■ Exercise prompt ■
Once a line is found to contain "IORQb", copy it out of the listing.

>>>

==> src/rtl/msx_mapper_gen2.sv <==
// MSX memory mapper with four page segment registers on ports FCh-FFh, MSX-style
// readback padding and an M1 wait-state generator for slow ROM/flash.
module msx_mapper_gen2
  import msx_bus_pkg::*;
#(
  parameter int         BANK_BITS   = 5,
  parameter logic [7:0] IO_BASE     = IO_MAPPER_BASE,
  parameter int         WAIT_CYCLES = 1
) (
  input  logic                 CLK,
  input  logic                 RSTb,
  input  logic [1:0]           addrH,
  input  logic [7:0]           addrL,
  input  logic [7:0]           data_in,
  input  logic                 IORQb,
  input  logic                 MREQb,
  input  logic                 RDb,
  input  logic                 WRb,
  input  logic                 M1b,
  input  logic                 RFSHb,
  output logic [BANK_BITS-1:0] RAMA,
  output logic [7:0]           DOUT,
  output logic                 DOE,
  output logic                 WAITb
);

  logic [BANK_BITS-1:0] r_seg [4];
  logic                 r_wr_q;
  logic                 w_sel;
  logic                 w_wr;
  logic                 w_commit;
  logic [BANK_BITS-1:0] w_rd_seg;

  // M1 low with IORQ marks interrupt acknowledge, which must never hit the mapper
  assign w_sel    = ~IORQb & M1b & (addrL[7:2] == IO_BASE[7:2]);
  assign w_wr     = w_sel & ~WRb & RFSHb;
  assign w_commit = w_wr & ~r_wr_q;

  always_ff @(posedge CLK or negedge RSTb) begin
    if (!RSTb) begin
      r_wr_q   <= 1'b0;
      r_seg[0] <= SEG_RST_P0[BANK_BITS-1:0];
      r_seg[1] <= SEG_RST_P1[BANK_BITS-1:0];
      r_seg[2] <= SEG_RST_P2[BANK_BITS-1:0];
      r_seg[3] <= SEG_RST_P3[BANK_BITS-1:0];
    end else begin
      r_wr_q <= w_wr;
      if (w_commit) begin
        r_seg[addrL[1:0]] <= data_in[BANK_BITS-1:0];
      end
    end
  end

  always_comb begin
    w_rd_seg = r_seg[addrL[1:0]];
    RAMA     = r_seg[addrH];
    DOE      = w_sel & ~RDb;
    DOUT     = pad_readback(8'(w_rd_seg), BANK_BITS);
  end

  generate
    if (BANK_BITS < 8) begin : g_unused_data
      logic w_unused_data;
      assign w_unused_data = ^data_in[7:BANK_BITS];
    end
  endgenerate

  msx_wait_gen #(
    .WAIT_CYCLES(WAIT_CYCLES)
  ) u_wait_gen (
    .i_clk   (CLK),
    .i_rst_n (RSTb),
    .i_mreq_n(MREQb),
    .i_m1_n  (M1b),
    .i_rfsh_n(RFSHb),
    .o_wait_n(WAITb)
  );

endmodule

<<<

■ Reply ■
  input  logic                 IORQb,
  assign w_sel    = ~IORQb & M1b & (addrL[7:2] == IO_BASE[7:2]);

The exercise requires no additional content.